Borisbee1 commented 5 years ago

they seem valid for a good while, I haven't timed it though. Probably at least 30 mins

Wizell commented 5 years ago

If so, it might be a rather good solution. It will only require to add support to set those values and documentation on how to extract the data from the browser.

Borisbee1 commented 5 years ago

It certainly lasts long enough to scan a set of movies so I think it's a good solution.

Wizell commented 5 years ago

I just tested and it does work as expected. I will redo the test with the same cookie set in 1 hour and tomorrow in order to have a rough estimate of how painful it will be.
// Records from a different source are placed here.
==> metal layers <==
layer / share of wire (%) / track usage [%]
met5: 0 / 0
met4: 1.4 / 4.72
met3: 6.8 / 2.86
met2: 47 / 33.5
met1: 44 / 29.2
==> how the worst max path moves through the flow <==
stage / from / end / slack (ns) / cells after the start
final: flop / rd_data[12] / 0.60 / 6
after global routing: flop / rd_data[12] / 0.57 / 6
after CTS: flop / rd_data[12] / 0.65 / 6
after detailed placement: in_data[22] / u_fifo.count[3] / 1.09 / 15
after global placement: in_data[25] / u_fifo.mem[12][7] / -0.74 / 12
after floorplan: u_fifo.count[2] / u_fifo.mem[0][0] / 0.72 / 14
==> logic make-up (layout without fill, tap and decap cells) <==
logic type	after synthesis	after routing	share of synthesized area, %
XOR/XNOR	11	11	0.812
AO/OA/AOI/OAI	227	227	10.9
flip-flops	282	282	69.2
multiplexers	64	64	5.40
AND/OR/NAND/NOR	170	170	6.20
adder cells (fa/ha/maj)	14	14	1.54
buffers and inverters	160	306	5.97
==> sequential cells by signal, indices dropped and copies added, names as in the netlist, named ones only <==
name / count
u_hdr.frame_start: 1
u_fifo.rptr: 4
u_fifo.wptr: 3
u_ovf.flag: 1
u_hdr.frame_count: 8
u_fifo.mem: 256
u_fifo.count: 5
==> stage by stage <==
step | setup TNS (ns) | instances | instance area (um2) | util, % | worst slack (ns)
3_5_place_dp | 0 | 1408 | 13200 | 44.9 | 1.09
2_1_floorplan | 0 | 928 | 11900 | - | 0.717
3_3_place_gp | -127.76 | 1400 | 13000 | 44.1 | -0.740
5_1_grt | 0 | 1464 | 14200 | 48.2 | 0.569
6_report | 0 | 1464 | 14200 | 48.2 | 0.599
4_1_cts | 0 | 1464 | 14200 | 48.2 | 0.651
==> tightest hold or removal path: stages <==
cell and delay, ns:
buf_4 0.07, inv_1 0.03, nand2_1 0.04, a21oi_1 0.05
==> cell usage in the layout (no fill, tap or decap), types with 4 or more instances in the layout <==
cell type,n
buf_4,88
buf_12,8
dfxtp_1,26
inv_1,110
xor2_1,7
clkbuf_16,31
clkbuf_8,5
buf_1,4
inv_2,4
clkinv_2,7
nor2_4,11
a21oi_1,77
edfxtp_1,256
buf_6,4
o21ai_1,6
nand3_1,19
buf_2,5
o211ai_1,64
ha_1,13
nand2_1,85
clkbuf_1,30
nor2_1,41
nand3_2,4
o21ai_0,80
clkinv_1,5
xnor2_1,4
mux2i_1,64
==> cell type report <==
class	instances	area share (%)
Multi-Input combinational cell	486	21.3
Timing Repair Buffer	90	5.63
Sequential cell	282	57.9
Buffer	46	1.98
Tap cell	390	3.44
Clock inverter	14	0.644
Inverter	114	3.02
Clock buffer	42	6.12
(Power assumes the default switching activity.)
The next question will be how to make the export process not too complex. May i have your opinion on this one ? Would it be better to just explain how to get it in web browsers web tools, make a webextension that do this or any other idea ?

Borisbee1 commented 5 years ago

I don't know how to get that information myself, but I do know how to look at cookies. If it's not that hard I'd say a simple explanation should suffice. From what I've read browser agent and cookies need to match up in order to verify.
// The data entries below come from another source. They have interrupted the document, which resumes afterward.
$ cat src/rtl/pte_rc_merge.sv
module pte_rc_merge
    import pte_guard_pkg::*;
(
    input  logic [PTE_W-1:0] pte,
    input  logic             is_store,
    output logic [PTE_W-1:0] new_pte,
    output logic             changed
);
    always_comb begin
        new_pte          = pte;
        new_pte[REF_BIT] = 1'b1;
        if (is_store) begin
            new_pte[CHG_BIT] = 1'b1;
        end
        changed = (new_pte != pte);
    end
endmodule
Webextension would certainly make life easier but I don't know how much time that would take to make or how hard and it's also another thing to maintain.

I will say that manually inputting cookies/agent can't be any harder than what I have to do now when trying to manually copy over actors from javlibary.
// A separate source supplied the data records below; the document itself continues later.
`src/rtl/dbg_step_pkg.sv`:
```
package dbg_step_pkg;
   localparam int BYTE_W = 8;
   typedef logic [BYTE_W-1:0] byte_t;
   localparam byte_t STEP_CMD  = 8'h00;
   localparam byte_t ZERO_BYTE = 8'h00;
endpackage

```
`src/rtl/dbg_step_burst.sv`:
```
module dbg_step_burst
   import dbg_step_pkg::*;
#(
   parameter int NCLOCKS = 3
) (
   input  logic clk,
   input  logic rst,
   input  logic go,
   output logic step_en
);
   generate
      if (NCLOCKS == 1) begin : g_single
         // single-step: enable is just the delayed command strobe
         always_ff @(posedge clk) begin
            if (rst) step_en <= 1'b0;
            else     step_en <= go;
         end
      end else begin : g_burst
         localparam int CW = $clog2(NCLOCKS);
         localparam logic [CW-1:0] RELOAD = CW'(NCLOCKS - 1);
         logic [CW-1:0] left_q;
         always_ff @(posedge clk) begin
            if (rst) begin
               left_q  <= '0;
               step_en <= 1'b0;
            end else if (go) begin
               left_q  <= RELOAD;
               step_en <= 1'b1;
            end else if (left_q != '0) begin
               left_q  <= left_q - 1'b1;
               step_en <= 1'b1;
            end else begin
               step_en <= 1'b0;
            end
         end
      end
   endgenerate
endmodule

```
`src/rtl/dbg_probe_mux.sv`:
```
module dbg_probe_mux
   import dbg_step_pkg::*;
#(
   parameter int PROBES = 6
) (
   input  byte_t                     addr,
   input  logic [PROBES*BYTE_W-1:0]  probe_bus,
   output byte_t                     data
);
   logic [PROBES-1:0] hit;
   byte_t             pick [PROBES];

   generate
      for (genvar k = 0; k < PROBES; k++) begin : g_lane
         assign hit[k]  = (addr == byte_t'(k + 1));
         assign pick[k] = hit[k] ? probe_bus[k*BYTE_W +: BYTE_W] : ZERO_BYTE;
      end
   endgenerate

   always_comb begin
      data = ZERO_BYTE;
      for (int k = 0; k < PROBES; k++) data = data | pick[k];
   end
endmodule

```
`src/rtl/dbg_reply_slot.sv`:
```
module dbg_reply_slot
   import dbg_step_pkg::*;
(
   input  logic  clk,
   input  logic  rst,
   input  logic  req,
   input  byte_t req_data,
   input  logic  tx_busy,
   output logic  tx_valid,
   output byte_t tx_byte,
   output logic  overrun
);
   logic blocked;
   logic load;

   assign blocked = tx_valid & tx_busy;
   assign load    = req & ~blocked;

   always_ff @(posedge clk) begin
      if (rst) begin
         tx_valid <= 1'b0;
         tx_byte  <= ZERO_BYTE;
         overrun  <= 1'b0;
      end else begin
         if (load) begin
            tx_valid <= 1'b1;
            tx_byte  <= req_data;
         end else if (tx_valid && !tx_busy) begin
            tx_valid <= 1'b0;
         end
         if (req && blocked) overrun <= 1'b1;
      end
   end
endmodule

```
`src/rtl/dbg_step_ctrl.sv`:
```
module dbg_step_ctrl
   import dbg_step_pkg::*;
#(
   parameter int PROBES  = 6,
   parameter int NCLOCKS = 3
) (
   input  logic                     clk,
   input  logic                     rst,
   input  logic                     rx_valid,
   input  logic [7:0]               rx_byte,
   input  logic                     tx_busy,
   input  logic [PROBES*8-1:0]      probe_bus,
   output logic                     tx_valid,
   output logic [7:0]               tx_byte,
   output logic                     step_en,
   output logic                     overrun
);
   generate
      if (PROBES < 4 || PROBES > 255) begin : g_bad_probes
         $error("dbg_step_ctrl: PROBES must lie in 4..255");
      end
      if (NCLOCKS < 1) begin : g_bad_clocks
         $error("dbg_step_ctrl: NCLOCKS must be at least 1");
      end
   endgenerate

   logic  go_step;
   byte_t lookup;

   assign go_step = rx_valid && (rx_byte == STEP_CMD);

   dbg_step_burst #(.NCLOCKS(NCLOCKS)) u_burst (
      .clk     (clk),
      .rst     (rst),
      .go      (go_step),
      .step_en (step_en)
   );

   dbg_probe_mux #(.PROBES(PROBES)) u_mux (
      .addr      (rx_byte),
      .probe_bus (probe_bus),
      .data      (lookup)
   );

   dbg_reply_slot u_slot (
      .clk      (clk),
      .rst      (rst),
      .req      (rx_valid),
      .req_data (lookup),
      .tx_busy  (tx_busy),
      .tx_valid (tx_valid),
      .tx_byte  (tx_byte),
      .overrun  (overrun)
   );
endmodule

```
`config.mk`:
```
export PLATFORM = sky130hd
export DESIGN_NAME = dbg_step_ctrl
export DESIGN_NICKNAME = d
export VERILOG_FILES = /design/src/rtl/dbg_step_pkg.sv /design/src/rtl/dbg_step_burst.sv /design/src/rtl/dbg_probe_mux.sv /design/src/rtl/dbg_reply_slot.sv /design/src/rtl/dbg_step_ctrl.sv
export SDC_FILE = /design/constraint.sdc
export NUM_CORES = 1
export LEC_CHECK = 0
export BUFFER_PORTS_ARGS = -buffer_cell sky130_fd_sc_hd__buf_4
export CAP_MARGIN = 15
export CORE_UTILIZATION = 42
export DETAILED_ROUTE_END_ITERATION = 6
export GPL_TIMING_DRIVEN = 0
export PLACE_DENSITY = 0.84
export SYNTH_ARGS = -nofsm -noshare
export SYNTH_HDL_FRONTEND = slang
export SYNTH_HIERARCHICAL = 1
export SYNTH_SLANG_ARGS = --single-unit
```
`constraint.sdc`:
```
create_clock -name clk -period 2.75 [get_ports clk]
set_input_delay 0.55 -clock clk [delete_from_list [all_inputs] [get_ports clk]]
set_output_delay 0.55 -clock clk [all_outputs]
set_load 0.05 [all_outputs]
```
==> results.toml, run 1 <==
[status]
status = "finished clean"

[critical_path]
endpoint_kind = "flip-flop"
crit_fanout = 9
slowest_stage = "nor3_4"
path_delay_family = "simple AND/OR/NAND/NOR gates"
arrival_ns = 1.89
required_ns = 2.94
path_buf_inv = 1
regToRegSetupSlack_ns = 1.83
setup.worst_path.class = "in -> reg"
r2r_end = "u_slot/tx_byte[2]"
reg2regPathDepth = 3
r2r-start = "u_slot/tx_valid"
startpoint_type = "input port"
max_stage_delay_ns = 0.31
path_cells = "buf_4 -> nor4b_2 -> nand2_2 -> nor3_4 -> a221o_1 -> nand2b_1 -> mux2i_1"

[logic_synthesis]
yosysTopAreaCellShare_pct = 28.2
netlist_area_um2 = 923
synth_top_family_by_area = "compound AO/OA/AOI/OAI gates"
yosys.area_share.simple_pct = 26.7
synth-seq-area-share_pct = 28.2
synth_fp_nets = 158
synthMuxAreaShare_pct = 8.67
yosys_warnings = 6
ys_types = 24
ys_ff_latch = 13
synth_compound_area_share_pct = 30.1
synthCells = 98
yosys-top-cells-area = "dfxtp_1 28%, a22oi_1 13%, nand2b_1 11%"
synth_edf_count = 0
async_flop_share_pct = 0
synthAdderAreaFrac_pct = 0
synth_common_cells = "16 x a22oi_1, 16 x nand2b_1, 13 x dfxtp_1"
synth_xor_area_share_pct = 0
synth_top_cell_by_area = "dfxtp_1"
ys.flop_type = "dfxtp_1"
avgSynthCellArea_um2 = 9.42

[layout]
fillCellCount = 152
num_antenna_cells = 0
drive_gt1_share_pct = 51.2
final_nets = 233
multi_input_area_um2 = 604
area_growth_pct = 63.4
final_cells = 199
ff_latch_area_um2 = 260

[route]
drtAntennaViolNets = 0
met2_length_mm = 1.36
dr.pass1.iters = 4
first_iter_violations = 14
route.detailed.drc = 0
top_layer_used = "met3"
totalWireLength_mm = 2.59
dr_total_vias = 1068
viasPerCell = 5.37
met3WireLength_um = 204
wl_met1_mm = 1.02
wl_per_cell_um = 13.0

[place]
hpwl_mm = 2.19
portBuffers = 70
place.gp.congestion = 0.747
dp_cells = 195
dp_slack_ns = 0.785

[sta]
slew-limit-headroom_pct = 75.7
setup_viol = 0
drv_slew = 0
fin_skew_ns = 0.00179
timing.hold.ws_ns = 0.476
clock.fmax_mhz = 588
tns_ns = 0
min_period_ns = 1.70
finalHoldViolCount = 0
rsz0062_at_grt = "false"
fin_ws_ns = 1.05
max_slew.worst_pin.slew_ns = 0.361
final.period_utilization_pct = 61.8

[grt]
grt_overflow = 0
grt_pass1_vias = 1037
grt_max_degree = 13
antenna_found_initial = 0
grtUsageTotal_pct = 23.6
grt_pass1_wl_mm = 4.45

[floorplan]
fp.dieH_um = 48.9
die_w_um = 48.9
row_count = 16
dieArea_um2 = 2390
core_area_um2 = 2020
start_util_pct = 45.7
num_io_pins = 71

[power_and_ir_drop]
leakage_nw = 0.658
p_total_uw = 435
peakVddDrop_v = 0.000236
powerDensity_nw_per_um2 = 288

[clock_network]
htree_num_levels = 1
numCtsBuffers = 3
cts_sinks = 13
cts.repair.resized = 0
cts.clk_slew.worst_paths_ns = 0.07
insertion_delay_ns = 0.26
cts_tree = "built"
post_cts_buffers = 0
root_buffer = "clkbuf_4"
cts.path.max_buffers = 2
cts_hold_buf = 0

[job]
maxCapViolCount = 0

[min_path]
hold_end = "u_slot/tx_byte[4]"
hp-class = "reg -> reg"
holdPathStages = 2
holdCritStartpoint = "u_slot/tx_byte[4]"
Wizell commented 5 years ago

Would you mind to try it ? You are looking for the "__cfduid" and "cf_clearance" cookies and your browser user agent.

I must admit i do not know how to look at those without the web tools of the browser.

Borisbee1 commented 5 years ago

I plan on trying it a little later yea. Going to take me some time though, I'll have to find my user agent edit the code accordingly and make sure everything works correctly.

Wizell commented 5 years ago

Thank you. Please report after you tired.

You may also try it manually with a command like curl or wget.

Wizell commented 5 years ago

My cookies already expired. So it lasts less than 30mn

Borisbee1 commented 5 years ago

Good news, it works for me. The cookie has also lasted about 30 mins so far, although I did refresh the page midway through so perhaps the cookie is refreshed if you're actively browsing. At least I can now scrape javlibrary manually when I need to by making hardcode changes.

I will note that the browser.addCookie() function in the browserConfigure() function inside JavLibraryParsingProfile.java doesn't seem to work correctly. I had to add the cookies directly into the connection inside DitzyHeadlessBrowser

rahadiancs commented 5 years ago

Can we use the alternative domain for it? Currently it's on c32r.com (it's changed regularly, but when it changed, the old domain redirected to the new one). I don't know if it's also using cloudflare, but if it isn't then adding a configuration dialog to enter the alternative domain might be a simpler solution.

Wizell commented 5 years ago

c32r.com does not use cloudflare anti-bot protection.

But from a security point of view, i'm concerned by some questions even if the scraper should not execute javascript code.

I don't understand why this website exists and what are then actual links between it and javlibrary.

What quickly found out:

Can you tell me more on what you know about this domain ? How did you know it exists ?

rahadiancs commented 5 years ago

Before c32r.com, it was d28k.com (it's still works and redirects to c32r.com now). I found it long time ago from google search with this keyword "[any javid] javlibrary" (because I'm too lazy to open javlibrary then search it from there), the alternative domain showed up on the result. And since then I always use the alternative domain. My user account on javlibrary also works there, so it's either a mirror, or simply alternative domain pointing to the same server.

Wizell commented 5 years ago

Thanks a lot for the domains.

For now, i went the cookie way as it seems to be the most future proof one. But if this way is too complicated or annoying i might revert to using those other domains

see version 0.3.7.

eckozen84 commented 5 years ago

@Wizell Javlibrary still does not seem to be working for me with the new release. Not sure if I'm doing something wrong but when I start the scrape, the scan box appears for 2 seconds and then closes. Running it on Windows 10.